-- Exercise instructions --
You are asked to filter the data below and copy every line holding "instances".

[Records from a data source]
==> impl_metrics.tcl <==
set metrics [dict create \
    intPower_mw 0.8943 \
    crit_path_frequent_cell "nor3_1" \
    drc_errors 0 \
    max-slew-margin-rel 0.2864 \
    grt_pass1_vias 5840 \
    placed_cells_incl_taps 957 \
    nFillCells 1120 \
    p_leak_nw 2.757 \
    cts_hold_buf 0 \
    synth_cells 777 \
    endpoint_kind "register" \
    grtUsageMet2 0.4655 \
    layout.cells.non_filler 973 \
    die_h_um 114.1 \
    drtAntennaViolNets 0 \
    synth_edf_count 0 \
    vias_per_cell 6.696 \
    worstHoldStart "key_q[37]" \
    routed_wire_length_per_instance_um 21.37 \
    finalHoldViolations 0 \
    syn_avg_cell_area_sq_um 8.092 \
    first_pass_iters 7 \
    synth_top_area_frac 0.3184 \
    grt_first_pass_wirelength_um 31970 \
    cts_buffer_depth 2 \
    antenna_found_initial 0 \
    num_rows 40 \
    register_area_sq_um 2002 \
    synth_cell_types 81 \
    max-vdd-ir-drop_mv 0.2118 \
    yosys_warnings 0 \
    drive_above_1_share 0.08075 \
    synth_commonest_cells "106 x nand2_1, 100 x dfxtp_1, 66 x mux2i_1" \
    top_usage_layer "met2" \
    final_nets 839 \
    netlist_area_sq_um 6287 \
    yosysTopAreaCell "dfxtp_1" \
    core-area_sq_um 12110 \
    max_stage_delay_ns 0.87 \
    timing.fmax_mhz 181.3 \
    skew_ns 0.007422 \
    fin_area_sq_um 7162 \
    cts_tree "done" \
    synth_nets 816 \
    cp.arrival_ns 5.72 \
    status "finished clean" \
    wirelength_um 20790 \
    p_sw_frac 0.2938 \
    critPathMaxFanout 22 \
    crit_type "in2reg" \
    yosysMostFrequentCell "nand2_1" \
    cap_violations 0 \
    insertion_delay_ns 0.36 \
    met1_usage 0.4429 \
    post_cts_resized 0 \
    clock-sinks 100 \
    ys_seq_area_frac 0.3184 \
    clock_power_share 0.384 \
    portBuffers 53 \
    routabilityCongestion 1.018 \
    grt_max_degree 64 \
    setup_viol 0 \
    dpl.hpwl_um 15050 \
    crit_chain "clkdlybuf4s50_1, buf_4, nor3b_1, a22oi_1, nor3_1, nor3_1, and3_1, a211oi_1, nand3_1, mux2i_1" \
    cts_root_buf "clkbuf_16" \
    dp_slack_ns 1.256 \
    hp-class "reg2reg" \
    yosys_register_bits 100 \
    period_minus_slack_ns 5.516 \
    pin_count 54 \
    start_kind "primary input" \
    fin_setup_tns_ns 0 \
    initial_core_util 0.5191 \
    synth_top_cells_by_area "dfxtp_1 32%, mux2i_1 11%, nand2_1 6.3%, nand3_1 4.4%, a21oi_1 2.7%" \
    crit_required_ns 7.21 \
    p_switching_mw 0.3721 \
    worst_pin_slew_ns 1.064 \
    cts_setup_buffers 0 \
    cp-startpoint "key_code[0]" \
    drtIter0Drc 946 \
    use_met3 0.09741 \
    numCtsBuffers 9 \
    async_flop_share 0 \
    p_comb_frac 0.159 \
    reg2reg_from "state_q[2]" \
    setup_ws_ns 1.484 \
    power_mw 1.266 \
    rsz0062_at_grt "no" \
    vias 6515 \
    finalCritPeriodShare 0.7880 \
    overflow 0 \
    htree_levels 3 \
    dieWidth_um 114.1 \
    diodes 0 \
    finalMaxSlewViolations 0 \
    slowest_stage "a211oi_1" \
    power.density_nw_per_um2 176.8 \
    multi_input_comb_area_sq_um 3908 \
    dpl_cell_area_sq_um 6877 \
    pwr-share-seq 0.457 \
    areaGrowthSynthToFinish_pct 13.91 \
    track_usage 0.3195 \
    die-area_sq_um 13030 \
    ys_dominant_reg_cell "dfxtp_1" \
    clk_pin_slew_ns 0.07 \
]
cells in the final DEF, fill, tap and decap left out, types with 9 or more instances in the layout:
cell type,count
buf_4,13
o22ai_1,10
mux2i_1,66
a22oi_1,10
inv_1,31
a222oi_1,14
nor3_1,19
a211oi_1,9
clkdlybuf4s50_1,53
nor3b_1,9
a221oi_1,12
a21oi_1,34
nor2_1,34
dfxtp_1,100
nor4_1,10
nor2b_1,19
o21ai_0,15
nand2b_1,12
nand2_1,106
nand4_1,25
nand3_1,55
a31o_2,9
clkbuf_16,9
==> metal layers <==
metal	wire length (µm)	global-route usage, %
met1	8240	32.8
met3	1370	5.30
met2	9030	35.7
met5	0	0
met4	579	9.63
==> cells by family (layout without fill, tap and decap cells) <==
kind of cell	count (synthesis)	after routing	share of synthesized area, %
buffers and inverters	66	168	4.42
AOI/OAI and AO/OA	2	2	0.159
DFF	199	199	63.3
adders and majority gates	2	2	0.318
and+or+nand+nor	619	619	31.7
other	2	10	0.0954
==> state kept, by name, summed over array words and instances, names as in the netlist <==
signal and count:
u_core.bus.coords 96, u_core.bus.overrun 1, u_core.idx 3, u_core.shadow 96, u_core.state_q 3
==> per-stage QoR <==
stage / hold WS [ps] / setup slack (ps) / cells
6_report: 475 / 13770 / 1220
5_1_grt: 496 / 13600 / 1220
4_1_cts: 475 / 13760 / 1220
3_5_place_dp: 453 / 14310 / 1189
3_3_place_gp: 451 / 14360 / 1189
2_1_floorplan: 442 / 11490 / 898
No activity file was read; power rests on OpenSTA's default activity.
===== src/rtl/wbuf_feeder.sv =====
// Weight-buffer read feeder: pulls words from WBUF, splits them into lanes and
// drives the systolic array columns with a diagonal skew, one tile per start.
module wbuf_feeder #(
  parameter int unsigned ARRAY_SIZE = 4,
  parameter int unsigned DATA_W     = 32,
  parameter int unsigned CNT_W      = 8
) (
  input  logic                  clk,
  input  logic                  nRST,
  input  logic                  start,
  input  logic [CNT_W-1:0]      tile_len,
  input  logic                  abort,
  input  logic                  wbuf_valid,
  input  logic [DATA_W-1:0]     wbuf_data,
  output logic                  wbuf_ready,
  output logic [DATA_W-1:0]     col_w,
  output logic [ARRAY_SIZE-1:0] col_valid,
  output logic                  busy,
  output logic                  done,
  output logic [CNT_W-1:0]      word_cnt
);

  localparam int unsigned LANE_W = DATA_W / ARRAY_SIZE;
  localparam int unsigned DRN_W  = $clog2(ARRAY_SIZE + 1);

  localparam logic [CNT_W-1:0] CNT_ONE  = CNT_W'(1);
  localparam logic [DRN_W-1:0] DRN_ONE  = DRN_W'(1);
  localparam logic [DRN_W-1:0] DRN_LAST = DRN_W'(ARRAY_SIZE - 1);

  typedef enum logic [1:0] {
    IDLE   = 2'd0,
    STREAM = 2'd1,
    DRAIN  = 2'd2,
    DONE   = 2'd3
  } state_e;

  state_e            state_q, state_d;
  logic [CNT_W-1:0]  len_q, len_d;
  logic [CNT_W-1:0]  cnt_q, cnt_d;
  logic [DRN_W-1:0]  drn_q, drn_d;
  logic              ready_q, ready_d;
  logic              busy_q, busy_d;
  logic              done_q, done_d;
  logic              accept_c;

  // A word is consumed only on a real handshake that abort does not override.
  assign accept_c = wbuf_valid & ready_q & ~abort;

  // Tile sequencing and registered control outputs.
  always_comb begin
    state_d = state_q;
    len_d   = len_q;
    cnt_d   = cnt_q;
    drn_d   = drn_q;

    case (state_q)
      IDLE: begin
        if (start) begin
          cnt_d = '0;
          if (tile_len != '0) begin
            len_d   = tile_len;
            state_d = STREAM;
          end else begin
            state_d = DONE;
          end
        end
      end
      STREAM: begin
        if (accept_c) begin
          cnt_d = cnt_q + CNT_ONE;
          if (cnt_q == (len_q - CNT_ONE)) begin
            state_d = DRAIN;
            drn_d   = '0;
          end
        end
      end
      DRAIN: begin
        if (drn_q == DRN_LAST) begin
          state_d = DONE;
        end else begin
          drn_d = drn_q + DRN_ONE;
        end
      end
      DONE: begin
        state_d = IDLE;
      end
      default: begin
        state_d = IDLE;
      end
    endcase

    if (abort) begin
      state_d = IDLE;
      cnt_d   = '0;
      drn_d   = '0;
    end

    ready_d = (state_d == STREAM);
    busy_d  = (state_d == STREAM) || (state_d == DRAIN);
    done_d  = (state_d == DONE);
  end

  always_ff @(posedge clk or negedge nRST) begin
    if (!nRST) begin
      state_q <= IDLE;
      len_q   <= '0;
      cnt_q   <= '0;
      drn_q   <= '0;
      ready_q <= 1'b0;
      busy_q  <= 1'b0;
      done_q  <= 1'b0;
    end else begin
      state_q <= state_d;
      len_q   <= len_d;
      cnt_q   <= cnt_d;
      drn_q   <= drn_d;
      ready_q <= ready_d;
      busy_q  <= busy_d;
      done_q  <= done_d;
    end
  end

  assign wbuf_ready = ready_q;
  assign busy       = busy_q;
  assign done       = done_q;
  assign word_cnt   = cnt_q;

  // Column c is a c+1 deep shift chain; idle cycles inject zero data with valid low.
  for (genvar c = 0; c < ARRAY_SIZE; c++) begin : g_col
    localparam int unsigned DEPTH = c + 1;
    localparam int unsigned SW    = DEPTH * LANE_W;

    logic [SW-1:0]    data_q, data_d;
    logic [DEPTH-1:0] vld_q, vld_d;

    always_comb begin
      data_d = data_q << LANE_W;
      vld_d  = vld_q << 1;
      if (accept_c) begin
        data_d[LANE_W-1:0] = wbuf_data[c*LANE_W +: LANE_W];
        vld_d[0]           = 1'b1;
      end
      if (abort) begin
        data_d = '0;
        vld_d  = '0;
      end
    end

    always_ff @(posedge clk or negedge nRST) begin
      if (!nRST) begin
        data_q <= '0;
        vld_q  <= '0;
      end else begin
        data_q <= data_d;
        vld_q  <= vld_d;
      end
    end

    assign col_w[c*LANE_W +: LANE_W] = data_q[SW-1 -: LANE_W];
    assign col_valid[c]              = vld_q[DEPTH-1];
  end

endmodule


===== config.mk =====
export PLATFORM = sky130hd
export DESIGN_NAME = wbuf_feeder
export DESIGN_NICKNAME = d
export VERILOG_FILES = /design/src/rtl/wbuf_feeder.sv
export SDC_FILE = /design/constraint.sdc
export NUM_CORES = 1
export LEC_CHECK = 0
export CORE_MARGIN = 5
export CORE_UTILIZATION = 50
export CTS_CLUSTER_DIAMETER = 200
export CTS_CLUSTER_SIZE = 16
export DETAILED_ROUTE_END_ITERATION = 8
export GPL_ROUTABILITY_DRIVEN = 0
export HOLD_SLACK_MARGIN = 0.02
export PLACE_DENSITY = 0.79
export SLEW_MARGIN = 5
export SYNTH_ARGS = -nofsm -noshare
export SYNTH_HDL_FRONTEND = slang
export SYNTH_SLANG_ARGS = --single-unit

===== constraint.sdc =====
create_clock -name clk -period 2.7 [get_ports clk]
set_input_delay 0.54 -clock clk [delete_from_list [all_inputs] [get_ports clk]]
set_output_delay 0.54 -clock clk [all_outputs]
set_load 0.02 [all_outputs]

-- After elaboration in Yosys (flattened, before gate mapping)
Cells that the tools add are included.
- add/sub/neg operators: 3
- bitwise operators: 3
- eq/ne operators: 12
- muxes and demuxes: 29
- reduce and logical (&&, ||, !) cells: 8
- operators with widths (operator ; number):
    $mux 8 ; 8
    $mux 32 ; 1
    $mux 24 ; 1
    $mux 16 ; 1
    $pmux 8 s2 ; 1
    $mux 3 ; 5
    $mux 2 ; 7
    $ne 3x3->1 const B ; 4
    $add 8x1->8 const B ; 1
    $eq 2x2->1 const B ; 4
    $eq 8x8->1 ; 1
    $pmux 2 s4 ; 1
    $reduce_bool 8->1 ; 1
    $sub 8x1->8 const B ; 1
    $pmux 3 s2 ; 1
    $reduce_and 3->1 ; 2
    $reduce_bool 3->1 ; 2
    $eq 2x1->1 const B ; 2
    $mux 4 ; 1
    $reduce_and 4->1 ; 1
    $add 3x1->3 const B ; 1
    $eq 3x2->1 const B ; 1
    $and 1x1->1 ; 2
    $logic_not 2->1 ; 1
    3 further kinds ; 4
- bits in registers: 114
- logic and storage cells: 70
- input port bits: 45
- output and inout port bits: 47

-- Logic depth before layout (Yosys ltp)
- depth in word-level cells: 8
- depth in mapped cells: 10
- depth with buffers taken out: 10

-- Least setup slack after synthesis
No wires, ideal clock.
- path kind: flip-flop to flip-flop
- start point: register len_q[3]
- end point: register busy_q (netlist: busy)
- stages on the path, launching flop included: 10
- data required time: 2.587 ns
- period minus slack after synthesis: 2.305 ns
- path slack: 0.395 ns
- path buffers: 1
- library setup time: 0.113 ns
- arrival time: 2.192 ns
- cell sequence: dfrtp_1 > buf_6 > or4_4 > or3_1 > a32oi_2 > o2111ai_1 > a31oi_1 > nor2_1 > ha_1 > inv_1
- cells in the longest elaborated chain, start to end: 8
- elaborated cells on any way between the ends: 9
- those cells by class: 1 x add/sub; 3 x eq/ne; 4 x mux; 1 x reduce/logical
- RTL lines (item ; line ; RTL):
    from (decl) ; 38 ; logic [CNT_W-1:0] len_q, len_d;
    from (signal assigned) ; 114 ; len_q <= len_d;
    $sub 8x1->8 * ; 71 ; if (cnt_q == (len_q - CNT_ONE)) begin
    $eq 8x8->1 * ; 71 ;
    $mux 2 * ; 71 ;
    $mux 2 * ; 69 ; if (accept_c) begin
    $pmux 2 s4 * ; 56 ; case (state_q)
    $mux 2 * ; 92 ; if (abort) begin
    named net state_d[0] ; 37 ; state_e state_q, state_d;
    $eq 2x1->1 / $eq 2x2->1 (equally long branches) ; 99 ; busy_d = (state_d == STREAM) || (state_d == DRAIN);
    $logic_or 1x1->1 * ; 99 ;
    named net busy_d ; 42 ; logic busy_q, busy_d;
    to (signal assigned) ; 118 ; busy_q <= busy_d;
    to (decl) ; 42 ;
Mark *: on every way through the listed nets, which the timed path passes. The rest lies on a longest branch.
A chain may end at the register's enable or synchronous reset.

-- Worst setup path after layout
- start point: register len_q[0]
- end point: register busy_q (netlist: busy)
Same word-level chain as after synthesis.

-- Reply to the task --
cells in the final DEF, fill, tap and decap left out, types with 9 or more instances in the layout:
==> state kept, by name, summed over array words and instances, names as in the netlist <==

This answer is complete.